Records from a collection:

########################################

Setup of job 1314:
==> flow/design.v <==
`timescale 1ns / 1ps
module logical(
input [15:0] a,b,
input [3*8:0] sel,
output reg [15:0] x
    );
 always@(*)
begin
    case(sel)
    "~": 
            x=~a;
    "|": 
            x=a|b;
    "&": 
            x=a&b;
    "~&": 
            x=~(a&b);
    "~|": 
            x=~(a|b);
    "^": 
            x=a^b;
    "~^": 
            x=~(a^b);
    "<<": 
            x=a<<1;
    ">>": 
            x=a>>1;
    "asl": 
            x={a[14:0],1'b0};
    "asr": 
            x={a[15],a[15:1]};
    "rol": 
            x={a[14:0],a[15]};
    "ror": 
            x={a[0],a[15:1]};  
    "cmp": 
            if(a>b)
                x=1;
             else if(a<b)
                x=16'hffff;
             else
                x=0;  
     default:
            x=0;
     endcase
end
endmodule
`timescale 1ns / 1ps
module arithmetic(
input [15:0] A,
input [15:0] B,
input [8:0] sel,
output reg [15:0] Sum,
output reg Cout
    );
wire [15:0] B_comp;
twos_comp TC(B,B_comp);
reg [15:0] b;
wire [15:0] S1;
wire c1;
adder A1( A, b, S1, c1);
always @(*)
case(sel)
"+" : begin
        b = B;
        Sum = S1;
        Cout = c1;
      end
"-" : begin
        b = B_comp;
        Sum = S1;
        Cout = 0;
      end       
default : begin
        b = B;
        Sum = 0;
        Cout = 0;
        end       
endcase 
endmodule
module adder(
input [15:0] A,
input [15:0] B,
output [15:0] Sum,
output Cout
    );
wire [2:0] cout_cla;
wire Cin;
assign Cin = 0;
carry_look_ahead CLA1(A[3:0],B[3:0], Cin, cout_cla[0]);
carry_look_ahead CLA2(A[7:4],B[7:4], cout_cla[0], cout_cla[1]);
carry_look_ahead CLA3(A[11:8],B[11:8], cout_cla[1], cout_cla[2] );  
carry_look_ahead CLA4(A[15:12],B[15:12], cout_cla[2], Cout );
ripple_carry_adder RCA1(A[3:0], B[3:0], Cin, Sum[3:0]);
ripple_carry_adder RCA2(A[7:4], B[7:4],cout_cla[0], Sum[7:4]);
ripple_carry_adder RCA3(A[11:8], B[11:8], cout_cla[1], Sum[11:8]);
ripple_carry_adder RCA4(A[15:12], B[15:12], cout_cla[2], Sum[15:12]);  
endmodule
module full_adder(
input a, b, cin,
output sum, cout
);
    assign sum = a ^ b ^ cin;
    assign cout = (a & b) | (b & cin) | (cin & a);
endmodule
module ripple_carry_adder(
    input [3:0] a, b,
    input cin,
    output [3:0] sum
);
    wire [3:0] c;
    full_adder FA1(a[0], b[0], cin, sum[0], c[0]);
    full_adder FA2(a[1], b[1], c[0], sum[1], c[1]);
    full_adder FA3(a[2], b[2], c[1], sum[2], c[2]);
    full_adder FA4(a[3], b[3], c[2], sum[3], c[3]);
endmodule
module carry_look_ahead(
input [3:0]a,b,
input Cin,
output Cout1);
wire [3:0]p,g;
assign p = a^b;
assign g = a&b;
assign Cout1 =  g[3] | (p[3] & g[2]) | (p[3] & p[2] & g[1]) | (p[3] & p[2] & p[1] & g[0]) | (p[3] & p[2] & p[1] & p[0] & Cin);
endmodule
module twos_comp(
input [15:0]B,
output [15:0]B_comp
);
assign B_comp = ~B + 1'b1;
endmodule
`timescale 1ns / 1ps
module multiplier( input clk, input[15:0]A1, B1, output reg [31:0] C);
integer i;
reg [31:0]A2;
reg [15:0]B2;
always@(posedge clk )
begin
		C=0;
		A2[15:0]=A1;
		A2[31:16]=0;
		B2=B1;
        for (i=0;i<16;i=i+1)
        begin
			if(B1[i]==1'b0)
			begin
				C=C+0;
			end
			else
			begin
				C=C+(A1<<i);
			end
		end
end
endmodule
`timescale 1ns / 1ps
module ALU(
input clk,
input [15:0]a,b,
input [3*8:0] op,
output  reg [31:0]out
    );
wire [15:0]z1,z2;
wire [31:0]z3;
reg [15:0] a1, a2, a3, b1, b2, b3;
reg [1:0] sel;
wire Cout;
always @(*)
if(  op == "" || op == "~" || op == "|" || op == "&" || op == "~&" || op == "~|" ||
     op == "^" || op == "~^" || op == ">>" || op == "<<" || op == "asr" || 
     op == "asl" || op == "ror" || op == "rol" || op == "cmp" )
 sel = 2'b00;
else if(op == "+" || op == "-")
    sel = 2'b01;
else if( op == "*" )
    sel = 2'b10;
else
    sel = 2'b00;
logical L(a1, b1, op, z1);
arithmetic AA1( a2,b2,op,z2,Cout);
multiplier M( clk,a3, b3, z3);
always @(*)
case(sel)
2'b00 : begin
        a1 = a;
        a2 = 0;
        a3 = 0;
        b1 = b;
        b2 = 0;
        b3 = 0;
        out[15:0] = z1;
        out[31:16] = 0;
        end
2'b01  : begin
        a1 = 0;
        a2 = a;
        a3 = 0;
        b1 = 0;
        b2 = b;
        b3 = 0;
        out[15:0] = z2;
        out[16] = Cout;
        out[31:17] = 0;
        end     
default :  begin
        a1 = 0;
        a2 = 0;
        a3 = a;
        b1 = 0;
        b2 = 0;
        b3 = b;
       out = z3;
        end            
endcase
endmodule
Settings: LEC_CHECK=0, CAP_MARGIN=20, CORE_MARGIN=2, CORE_UTILIZATION=40, GPL_TIMING_DRIVEN=0, HOLD_SLACK_MARGIN=0.01, MAX_ROUTING_LAYER=met4, PLACE_DENSITY_LB_ADDON=0.3, SLEW_MARGIN=20; clock period 28.0 ns.
run.sh (not shown) runs the stock make flow with config.mk's settings and CLKGATE_MAP_FILE=.
Job 1314 reached the final stage; the timing, DRC and antenna checks on its layout passed.
Changes in job 3103 relative to job 1314:
# job 1314
export LEC_CHECK = 0
export CAP_MARGIN = 20
export CORE_MARGIN = 2
export CORE_UTILIZATION = 40
export GPL_TIMING_DRIVEN = 0
export HOLD_SLACK_MARGIN = 0.01
export MAX_ROUTING_LAYER = met4
export PLACE_DENSITY_LB_ADDON = 0.3
export SLEW_MARGIN = 20
create_clock -name core_clock -period 28.0 [get_ports {clk}]
# job 3103
export LEC_CHECK = 0
export CAP_MARGIN = 20
export CORE_MARGIN = 2
export CORE_UTILIZATION = 56
export CTS_CLUSTER_DIAMETER = 190
export CTS_CLUSTER_SIZE = 93
export PLACE_DENSITY = 0.36
export SLEW_MARGIN = 20
export TNS_END_PERCENT = 15
create_clock -name core_clock -period 28.0 [get_ports {clk}]
Findings:
- Job 3103: no failed stages, no open violations at the end
- Re combined buffer and inverter count along the critical path: job 1314 was higher than job 3103.
- Job 3103 has maximum frequency above what job 1314 had.
- Worst setup slack delta for job 3103 relative to job 1314: 0.26 ns higher
- On total die size, job 3103 does better than job 1314.
- The required time at the endpoint of the critical path in job 3103 was higher than what job 1314 gave.
- Power, job 3103 and job 1314: larger value in job 1314
- Going from job 1314 to job 3103, wire length of the first global-routing pass shrinks by 11%.
- Final cell count of job 3103 falls short of that of job 1314 by a little under 10%.
Changes in job 7325 relative to job 3103:
# job 3103
export LEC_CHECK = 0
export CAP_MARGIN = 20
export CORE_MARGIN = 2
export CORE_UTILIZATION = 56
export CTS_CLUSTER_DIAMETER = 190
export CTS_CLUSTER_SIZE = 93
export PLACE_DENSITY = 0.36
export SLEW_MARGIN = 20
export TNS_END_PERCENT = 15
create_clock -name core_clock -period 28.0 [get_ports {clk}]
# job 7325
export LEC_CHECK = 0
export CAP_MARGIN = 20
export CORE_MARGIN = 2
export CORE_UTILIZATION = 13
export SLEW_MARGIN = 20
create_clock -name core_clock -period 35.4 [get_ports {clk}]
### Flow results
Job 7325 ran to completion and came out clean on the timing, DRC and antenna checks.
| total power | job 7325 vs job 3103 | 17% lower |
Power in sequential cells (job 7325 vs. job 3103) decreases by more than 10%
Combinational share of power: job 7325 < job 3103
A slowest cell on the critical path of sky130_fd_sc_hd__and2_1 is what job 7325 shows, while sky130_fd_sc_hd__clkdlybuf4s50_1 belongs to job 3103.
Compared with job 3103, in job 7325 share of the cycle needed by the critical path after routing has decreased; die size has increased; clock buffer count has increased; total net switching power has decreased.
The startpoint of the worst setup timing path comes out op[6] in one run and op[1] in the other, namely in job 3103 and job 7325 respectively.
Compared with job 3103, in job 7325 logic gate fraction of the total cell area saw a decrease, power density normalized to cell area saw a decrease.
[inputs] job 8740 vs job 7325
# job 7325
export LEC_CHECK = 0
export CAP_MARGIN = 20
export CORE_MARGIN = 2
export CORE_UTILIZATION = 13
export SLEW_MARGIN = 20
create_clock -name core_clock -period 35.4 [get_ports {clk}]
# job 8740
export LEC_CHECK = 0
export CAP_MARGIN = 20
export CORE_MARGIN = 2
export CORE_UTILIZATION = 50
export SETUP_SLACK_MARGIN = -0.2
export SLEW_MARGIN = 20
create_clock -name core_clock -period 15.0 [get_ports {clk}]
### Flow results
- Job 7325 reached the final stage; the timing, DRC and antenna checks on its layout passed.
- Nothing crashed in job 8740 and all stages finished; the problem is that the final layout failed, the offending checks being negative setup slack.
- Job 8740 vs job 7325, hold slack went down by 4.06 ns.
- Final non-filler cell total of job 8740 falls short of that of job 7325 by more than 10%.
- Between job 7325 and job 8740, the flow reports overall via count from detail_route increasing by more than 10%.
- Worst max-slew margin expressed relative to the limit ended up 16 points higher on job 8740 than on job 7325.
- Compare job 7325 and job 8740 | cell area lower: job 7325
- Reported for job 7325 and job 8740, synthesized netlist cell count turned out identical to the last digit.
- Of job 7325 and job 8740, the lower minimum setup slack in the final design belongs to job 8740.
### job 8740 -> job 605
# job 8740
export LEC_CHECK = 0
export CAP_MARGIN = 20
export CORE_MARGIN = 2
export CORE_UTILIZATION = 50
export SETUP_SLACK_MARGIN = -0.2
export SLEW_MARGIN = 20
create_clock -name core_clock -period 15.0 [get_ports {clk}]
# job 605
export LEC_CHECK = 0
export CAP_MARGIN = 20
export CORE_MARGIN = 2
export CORE_UTILIZATION = 40
export SETUP_SLACK_MARGIN = 3.51
export SLEW_MARGIN = 20
create_clock -name core_clock -period 27.1 [get_ports {clk}]
[summary]
Job 605 vs. job 8740: critical path depth climbed 8.8%, placed cell area dropped about 20%, relative area change from synthesis to final layout dropped 21 points, clock-buffer cell count dropped 1.
No stage failed in job 605, and the final checks on the layout all came back clean.
Between job 605 and job 8740, the count of non-filler cells in the finished layout is higher for job 8740.
Worst hold margin: job 605 > job 8740
Between job 605 and job 8740, the worst setup slack is higher for job 605.
The inputs of job 6873 differ from those of job 605 as listed below.
# job 605
export LEC_CHECK = 0
export CAP_MARGIN = 20
export CORE_MARGIN = 2
export CORE_UTILIZATION = 40
export SETUP_SLACK_MARGIN = 3.51
export SLEW_MARGIN = 20
create_clock -name core_clock -period 27.1 [get_ports {clk}]
# job 6873
export LEC_CHECK = 0
export CAP_MARGIN = 20
export CORE_MARGIN = 2
export CORE_UTILIZATION = 27
export SLEW_MARGIN = 20
create_clock -name core_clock -period 32.6 [get_ports {clk}]
==> results <==
- The number of endpoints failing setup at the final stage of job 605 and that of job 6873 are within noise of each other.
- The cell area in job 6873 sits about 18% below the value recorded for job 605.
- The fraction of area in clock buffers and inverters on job 6873 is in line with that on job 605.
- The number of global-route vias before repair number comes out higher for job 605 vs job 6873.
- Fraction of standard cell area in multi-input logic | job 6873 above job 605
Power and IR drop assume default switching activity.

########################################

The word to find is "assign". Copy every line of the data that holds it.

assign Cin = 0;
    assign sum = a ^ b ^ cin;
    assign cout = (a & b) | (b & cin) | (cin & a);
assign p = a^b;
assign g = a&b;
assign Cout1 =  g[3] | (p[3] & g[2]) | (p[3] & p[2] & g[1]) | (p[3] & p[2] & p[1] & g[0]) | (p[3] & p[2] & p[1] & p[0] & Cin);
assign B_comp = ~B + 1'b1;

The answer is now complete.